Many of us would consider ourselves to be reliable at work. Our employers count on us, co-workers may assume we're handling certain tasks, and it's human nature to think that we are meeting our obligations and responsibilities. Maybe not 100% of the time, but certainly I know my goal is to complete tasks I've committed to, on time, and to avoid dropping any balls that I'm juggling. I think I am mostly successful here, but certainly am late or forgetful about things at times.
However, as a group, department, or even a set of services, does your organization think highly of the databases? Are your systems meeting their SLAs for performance and availability? If not, does your group respond in a timely manner? We sometimes think that we are, but without feedback and communication can we be sure? This certainly could be taken the other way, with other groups constantly complaining about your performance, even while you are meeting your commitments.
I ran across a talk from Uber on reliability. It's more of a high level architecture talk about distributed systems and being able to detect and respond to issues. Certainly Uber works at a rate and scale that few of us will reach in our organizations. Add to the highly public nature and real time demands, and reliability is extremely important for their business. Mistakes can have dramatic hard dollar effects instantly, and there is a lot of pressure on their staff.
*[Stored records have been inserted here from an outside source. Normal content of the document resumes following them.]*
==> src/rtl/jlt_consts.svh <==
`ifndef JLT_CONSTS_SVH
`define JLT_CONSTS_SVH
// control characters, given as the octet sent with the k flag set
`define JLT_K28_0 8'h1C
`define JLT_K28_3 8'h7C
`define JLT_K28_4 8'h9C
`define JLT_K28_5 8'hBC
`define JLT_K28_7 8'hFC
// fixed link parameters (values, not minus-one forms)
`define JLT_N 5'h0E
`define JLT_NP 5'h10
`define JLT_S 5'h01
`define JLT_CF 5'h00
`define JLT_HD 1'h0
`define JLT_JESDV 3'h1
// index of the last ilas multiframe: four of them
`define JLT_ILAS_LAST 2'h3
// first position after the config octets in the second multiframe
`define JLT_CFG_END 7'h10
// consecutive comma symbols before a lane counts as locked
`define JLT_CGS_LOCK 3'h4
`define JLT_PRBS_SEED 15'h7FFF
// receiver register map, byte addresses
`define JLT_REG_CTRL 4'h0
`define JLT_REG_STAT 4'h4
`define JLT_REG_DATA0 4'h8
`define JLT_REG_DATA1 4'hC
// ctrl reset: enabled, subclass 0, scrambling on, two lanes, k-1 = 31
`define JLT_CTRL_RST 9'h1FD
`endif

==> src/rtl/jlt_pkg.sv <==
package jlt_pkg;
   // transmitter phases, gray along cgs -> wait -> ilas -> data
   typedef enum logic [1:0] {TX_CGS = 2'h0, TX_WAIT = 2'h1, TX_ILAS = 2'h3,
                             TX_DATA = 2'h2} jlt_txst_t;
   // receiver phases, gray along sync -> sysref -> wait -> link
   typedef enum logic [1:0] {RX_SYNC = 2'h0, RX_SREF = 2'h1, RX_WAIT = 2'h3,
                             RX_LINK = 2'h2} jlt_rxst_t;
   // tail bit sources
   typedef enum logic [1:0] {TAIL_ZERO = 2'h0, TAIL_PRBS = 2'h1,
                             TAIL_CTRL = 2'h2} jlt_tail_t;
   // static transmitter configuration
   typedef struct packed {
      logic       two_conv;  // converters: 1 = two
      logic       two_lane;  // lanes: 1 = two
      logic       swap;      // exchange a and b paths
      logic       scr_en;    // scrambling
      logic       subclass1; // 0 = subclass 0
      logic [1:0] cs_num;    // control bits per sample, 0..2
      jlt_tail_t  tail_sel;  // tail bit source
      logic [4:0] k_m1;      // frames per multiframe minus one
      logic [7:0] did;
      logic [3:0] bid;
      logic [4:0] lid0;
      logic [4:0] lid1;
   } jlt_cfg_t;
   // receiver control register
   typedef struct packed {
      logic [4:0] k_m1;
      logic       two_lane;
      logic       scr;
      logic       sub1;
      logic       en;
   } jlt_rxctl_t;
   // transmitter state
   typedef struct packed {
      jlt_txst_t        st;
      logic [1:0]       oct;     // octet in frame
      logic [4:0]       frm;     // frame in multiframe, the lmfc
      logic [1:0]       mf;      // ilas multiframe
      logic             sref_d;
      logic             realign;
      logic [13:0]      hx;
      logic [13:0]      hy;
      logic [1:0]       tx;
      logic [1:0]       ty;
      logic [14:0]      prbs;
      logic [1:0][14:0] scr;
      logic [1:0][7:0]  prev;
      logic [1:0]       rd;
      logic [1:0][9:0]  sym;
      logic [1:0][7:0]  fchk;
   } jlt_tx_t;
   // receiver state
   typedef struct packed {
      jlt_rxst_t        st;
      jlt_rxctl_t       ctl;
      logic [1:0][2:0]  cnt;     // comma run per lane
      logic [1:0]       oct;
      logic [4:0]       frm;
      logic [1:0]       acnt;    // ilas /A/ seen on lane 0
      logic             dat;
      logic             sync;
      logic             sysref;
      logic [1:0][14:0] dsc;
      logic [1:0][7:0]  last;
      logic [1:0][31:0] shr;
      logic             ack;
      logic [31:0]      rdata;
   } jlt_rx_t;

   // 5b/6b and 3b/4b codes for negative running disparity
   localparam logic [5:0] CODE6 [32] = '{
      6'h27, 6'h1D, 6'h2D, 6'h31, 6'h35, 6'h29, 6'h19, 6'h38,
      6'h39, 6'h25, 6'h15, 6'h34, 6'h0D, 6'h2C, 6'h1C, 6'h17,
      6'h1B, 6'h23, 6'h13, 6'h32, 6'h0B, 6'h2A, 6'h1A, 6'h3A,
      6'h33, 6'h26, 6'h16, 6'h36, 6'h0E, 6'h2E, 6'h1E, 6'h2B};
   localparam logic [3:0] CODE4 [8] = '{
      4'hB, 4'h9, 4'h5, 4'hC, 4'hD, 4'hA, 4'h6, 4'hE};

   // 8b/10b: returns {new disparity, abcdei, fghj}; rd high = positive
   function automatic logic [10:0] jlt_enc(input logic [7:0] d, input logic k,
                                            input logic rd);
      logic [5:0] c6;
      logic [3:0] c4;
      logic       r;
      logic       alt;
      c6 = k ? 6'h0F : CODE6[d[4:0]];
      r = rd;
      if (r && ($countones(c6) != 3 || c6 == 6'h38)) begin
         c6 = ~c6;
      end
      if ($countones(c6) != 3) begin
         r = ~r;
      end
      // alternate x.7 avoids a run of five equal bits
      alt = (d[7:5] == 3'h7) && (k ||
            (!r && (d[4:0] == 5'h11 || d[4:0] == 5'h12 || d[4:0] == 5'h14)) ||
            (r && (d[4:0] == 5'h0B || d[4:0] == 5'h0D || d[4:0] == 5'h0E)));
      c4 = alt ? 4'h7 : CODE4[d[7:5]];
      if (r && ($countones(c4) != 2 || c4 == 4'hC)) begin
         c4 = ~c4;
      end else if (k && !r && $countones(c4) == 2 && c4 != 4'hC) begin
         // balanced tails of a control code follow the 6b disparity
         c4 = ~c4;
      end
      if ($countones(c4) != 2) begin
         r = ~r;
      end
      return {r, c6, c4};
   endfunction

   // self-synchronising 1 + x^14 + x^15, msb first; inv selects the descrambler
   function automatic logic [22:0] jlt_scr(input logic [7:0] d, input logic [14:0] s,
                                            input logic inv);
      logic [14:0] st;
      logic [7:0]  o;
      st = s;
      o = '0;
      for (int i = 7; i >= 0; i--) begin
         o[i] = d[i] ^ st[13] ^ st[14];
         st = {st[13:0], inv ? d[i] : o[i]};
      end
      return {st, o};
   endfunction
endpackage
For most of us, our databases do continue to become more important, and even when we are meeting our SLA commitments, are we providing reliable service from the entire staff? Is information being shared, with root cause analysis or retrospectives that help knowledge transfer among all of the individuals that might respond to an issue? Are you dependent on a superstar that must be called in to solve issues with the database, network, or storage?
I've been the main person on call, the expert for a system that received calls on weekends, vacation, and other downtime. It's no fun to be in this position, and it certainly distorts work life balance, not to mention upsetting the rest of my family. My goal is to be there if necessary, but train others so that they can provide a consistent, similar level of service to customers and clients if need be.
Becoming too dependent on any one person isn't much different than becoming too dependent on one server or disk drive or network cable. At some point you'll have a failure and that item will no longer be available. If you don't have a spare, you'll have regrets.